Sono teorie del complotto completamente infondate, che nascono dalle proteste tenutesi negli scorsi giorni a Oxford contro l’introduzione di zone della città limitate al traffico. Ma sono arrivate anche in Italia, diffondendosi tramite i social media. Sostengono che l’obiettivo finale di questo modello urbanistico sia impedire alle persone di muoversi al di fuori del proprio quartiere. Insomma, ci sono persone che la vedono come una minaccia alla libertà di movimento e di spostamento, nonostante il modello nasca invece proprio con l’intento contrario: rendere più accessibile, semplice e vivibile la vita quotidiana, anche nelle grandi città.
E allora, perché la lentezza ci fa così paura? Cosa potrebbe succedere se ricominciassimo a vivere, almeno in parte, una vita meno di corsa, più legata al quartiere e ad uno scorrere del tempo senza fretta e senza ansia?

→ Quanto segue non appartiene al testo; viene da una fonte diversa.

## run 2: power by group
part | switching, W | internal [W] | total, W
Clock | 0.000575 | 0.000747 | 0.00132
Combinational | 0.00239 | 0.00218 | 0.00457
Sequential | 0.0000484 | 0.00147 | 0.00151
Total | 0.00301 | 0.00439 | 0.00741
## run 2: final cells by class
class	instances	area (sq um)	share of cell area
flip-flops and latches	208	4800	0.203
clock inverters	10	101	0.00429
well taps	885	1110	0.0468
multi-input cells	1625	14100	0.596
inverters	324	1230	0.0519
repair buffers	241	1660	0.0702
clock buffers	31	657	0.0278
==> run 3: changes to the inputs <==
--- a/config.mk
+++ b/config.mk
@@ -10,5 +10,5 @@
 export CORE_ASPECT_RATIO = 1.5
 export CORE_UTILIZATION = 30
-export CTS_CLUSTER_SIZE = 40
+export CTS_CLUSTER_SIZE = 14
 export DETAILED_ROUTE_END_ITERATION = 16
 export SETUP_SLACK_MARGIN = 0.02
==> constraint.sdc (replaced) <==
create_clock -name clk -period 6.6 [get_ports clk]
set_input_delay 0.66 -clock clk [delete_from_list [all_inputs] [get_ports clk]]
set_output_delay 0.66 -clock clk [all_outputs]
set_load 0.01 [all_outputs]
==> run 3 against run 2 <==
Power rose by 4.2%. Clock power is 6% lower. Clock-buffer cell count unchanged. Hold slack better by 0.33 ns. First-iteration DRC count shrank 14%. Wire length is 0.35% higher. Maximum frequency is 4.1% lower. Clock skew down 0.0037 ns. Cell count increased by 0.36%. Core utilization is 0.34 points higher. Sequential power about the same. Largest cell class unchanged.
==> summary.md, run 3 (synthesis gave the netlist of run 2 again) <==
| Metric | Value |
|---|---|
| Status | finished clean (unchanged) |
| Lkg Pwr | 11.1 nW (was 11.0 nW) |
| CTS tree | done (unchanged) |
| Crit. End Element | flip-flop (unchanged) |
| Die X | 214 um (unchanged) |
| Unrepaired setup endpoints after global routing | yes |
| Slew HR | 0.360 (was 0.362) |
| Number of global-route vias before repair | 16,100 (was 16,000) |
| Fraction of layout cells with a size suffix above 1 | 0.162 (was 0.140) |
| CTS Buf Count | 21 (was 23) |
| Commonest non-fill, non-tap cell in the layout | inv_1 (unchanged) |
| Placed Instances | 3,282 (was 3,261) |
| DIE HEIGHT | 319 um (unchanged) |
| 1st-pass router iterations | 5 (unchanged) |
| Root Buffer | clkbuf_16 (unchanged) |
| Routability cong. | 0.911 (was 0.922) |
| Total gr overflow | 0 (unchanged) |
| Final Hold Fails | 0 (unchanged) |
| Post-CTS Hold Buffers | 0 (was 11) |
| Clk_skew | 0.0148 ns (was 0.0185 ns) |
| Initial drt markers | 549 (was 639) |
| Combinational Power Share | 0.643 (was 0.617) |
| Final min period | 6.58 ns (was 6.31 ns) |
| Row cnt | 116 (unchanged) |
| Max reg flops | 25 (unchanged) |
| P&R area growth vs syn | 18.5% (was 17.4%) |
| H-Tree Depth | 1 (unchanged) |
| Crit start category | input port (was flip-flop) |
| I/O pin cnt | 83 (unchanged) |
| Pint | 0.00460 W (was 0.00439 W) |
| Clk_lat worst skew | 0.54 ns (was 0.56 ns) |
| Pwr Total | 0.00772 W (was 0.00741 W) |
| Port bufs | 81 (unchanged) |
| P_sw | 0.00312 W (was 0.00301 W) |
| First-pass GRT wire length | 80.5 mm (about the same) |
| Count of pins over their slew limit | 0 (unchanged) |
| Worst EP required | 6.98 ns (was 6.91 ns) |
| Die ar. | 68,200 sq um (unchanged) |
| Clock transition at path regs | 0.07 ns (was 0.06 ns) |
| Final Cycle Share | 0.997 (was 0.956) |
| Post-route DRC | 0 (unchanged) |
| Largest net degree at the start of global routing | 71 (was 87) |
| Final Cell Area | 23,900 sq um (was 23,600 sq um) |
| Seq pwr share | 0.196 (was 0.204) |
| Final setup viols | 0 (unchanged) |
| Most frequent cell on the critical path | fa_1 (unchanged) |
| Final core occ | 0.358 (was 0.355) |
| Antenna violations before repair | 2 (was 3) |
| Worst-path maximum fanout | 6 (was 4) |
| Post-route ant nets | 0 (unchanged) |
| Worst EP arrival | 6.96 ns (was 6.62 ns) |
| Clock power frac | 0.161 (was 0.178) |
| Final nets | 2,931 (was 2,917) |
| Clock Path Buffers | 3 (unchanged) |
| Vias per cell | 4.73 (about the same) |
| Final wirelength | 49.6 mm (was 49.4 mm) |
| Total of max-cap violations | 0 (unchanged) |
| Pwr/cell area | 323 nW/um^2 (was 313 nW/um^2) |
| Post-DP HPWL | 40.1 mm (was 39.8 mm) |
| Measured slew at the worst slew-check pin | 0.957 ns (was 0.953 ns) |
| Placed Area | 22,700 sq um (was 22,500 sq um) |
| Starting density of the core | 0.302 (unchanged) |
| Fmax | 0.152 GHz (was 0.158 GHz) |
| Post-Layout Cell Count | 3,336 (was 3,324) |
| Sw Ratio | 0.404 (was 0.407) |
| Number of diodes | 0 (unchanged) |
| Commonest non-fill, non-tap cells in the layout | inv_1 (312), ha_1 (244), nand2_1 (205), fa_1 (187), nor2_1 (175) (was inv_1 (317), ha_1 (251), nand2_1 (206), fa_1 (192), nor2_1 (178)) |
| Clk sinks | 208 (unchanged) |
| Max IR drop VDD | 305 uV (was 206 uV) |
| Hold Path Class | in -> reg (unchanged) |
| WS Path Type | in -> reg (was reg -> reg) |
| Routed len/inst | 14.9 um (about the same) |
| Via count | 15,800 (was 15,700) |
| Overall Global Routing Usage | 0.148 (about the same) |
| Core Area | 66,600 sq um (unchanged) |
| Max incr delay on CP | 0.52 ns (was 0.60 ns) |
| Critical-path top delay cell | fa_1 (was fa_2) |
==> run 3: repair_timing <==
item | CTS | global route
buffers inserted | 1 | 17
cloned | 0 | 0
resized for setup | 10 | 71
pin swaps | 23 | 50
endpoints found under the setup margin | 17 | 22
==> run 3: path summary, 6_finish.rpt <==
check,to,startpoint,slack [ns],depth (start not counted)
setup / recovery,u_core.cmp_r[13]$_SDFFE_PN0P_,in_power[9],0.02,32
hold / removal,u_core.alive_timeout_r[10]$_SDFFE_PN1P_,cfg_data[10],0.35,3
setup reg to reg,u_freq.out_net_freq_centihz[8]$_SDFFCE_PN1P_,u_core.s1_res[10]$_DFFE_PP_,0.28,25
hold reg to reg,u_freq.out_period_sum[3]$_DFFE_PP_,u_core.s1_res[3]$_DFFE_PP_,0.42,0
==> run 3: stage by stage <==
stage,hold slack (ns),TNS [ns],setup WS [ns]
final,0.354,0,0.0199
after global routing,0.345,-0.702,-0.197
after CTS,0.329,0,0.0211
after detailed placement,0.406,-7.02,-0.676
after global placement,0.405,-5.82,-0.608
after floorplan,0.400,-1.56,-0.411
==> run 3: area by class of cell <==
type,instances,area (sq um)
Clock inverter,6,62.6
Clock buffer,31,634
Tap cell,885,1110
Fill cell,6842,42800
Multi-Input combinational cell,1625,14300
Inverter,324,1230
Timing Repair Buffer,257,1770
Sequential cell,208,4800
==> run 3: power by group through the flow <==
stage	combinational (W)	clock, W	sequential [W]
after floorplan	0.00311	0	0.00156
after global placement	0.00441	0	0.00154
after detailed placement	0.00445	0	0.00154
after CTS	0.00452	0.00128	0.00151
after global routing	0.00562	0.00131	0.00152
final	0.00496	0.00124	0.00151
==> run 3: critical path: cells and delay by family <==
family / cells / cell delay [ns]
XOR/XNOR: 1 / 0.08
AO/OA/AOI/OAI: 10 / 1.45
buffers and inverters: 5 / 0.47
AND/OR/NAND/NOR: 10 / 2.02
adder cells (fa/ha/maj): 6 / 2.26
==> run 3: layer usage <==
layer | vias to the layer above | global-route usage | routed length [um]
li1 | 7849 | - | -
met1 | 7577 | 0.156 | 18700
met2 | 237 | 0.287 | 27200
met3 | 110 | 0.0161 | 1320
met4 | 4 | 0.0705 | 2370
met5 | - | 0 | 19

La nostra cultura ci ha abituati e abituate, sempre di più, a basare il nostro valore sulla nostra produttività. Quante cose ho fatto oggi, quanti progetti ho portato a termine e – soprattutto – quanto ho lavorato? E quanto velocemente?
Da un lato, anche la teoria della città dei 15 minuti può diventare un modo di ottimizzare i nostri tempi di vita: tutto sarebbe più vicino, più velocemente raggiungibile, più facilmente a portata di mano. Ad una prima occhiata, si potrebbe pensare che avere a disposizione tutti i servizi necessari a 15 minuti di distanza dalla propria abitazione contribuirebbe a rafforzare il paradigma della velocità e del “tutto e subito”.
Dall’altro lato, però, c’è un modo per riappropriarsi della teoria della 15 minutes city e metterla a servizio della lentezza. Avere tutti i servizi necessari alla quotidianità così vicini e facilmente raggiungibili vorrebbe dire togliere tempo agli spostamenti nel traffico e restituirlo alle camminate e all’uso della bicicletta. Vorrebbe dire potersi muovere con calma, senza fretta. Potersi svegliare un sabato mattina e passeggiare per il proprio quartiere mentre si fa la spesa: panetteria, fruttivendolo, pasticceria.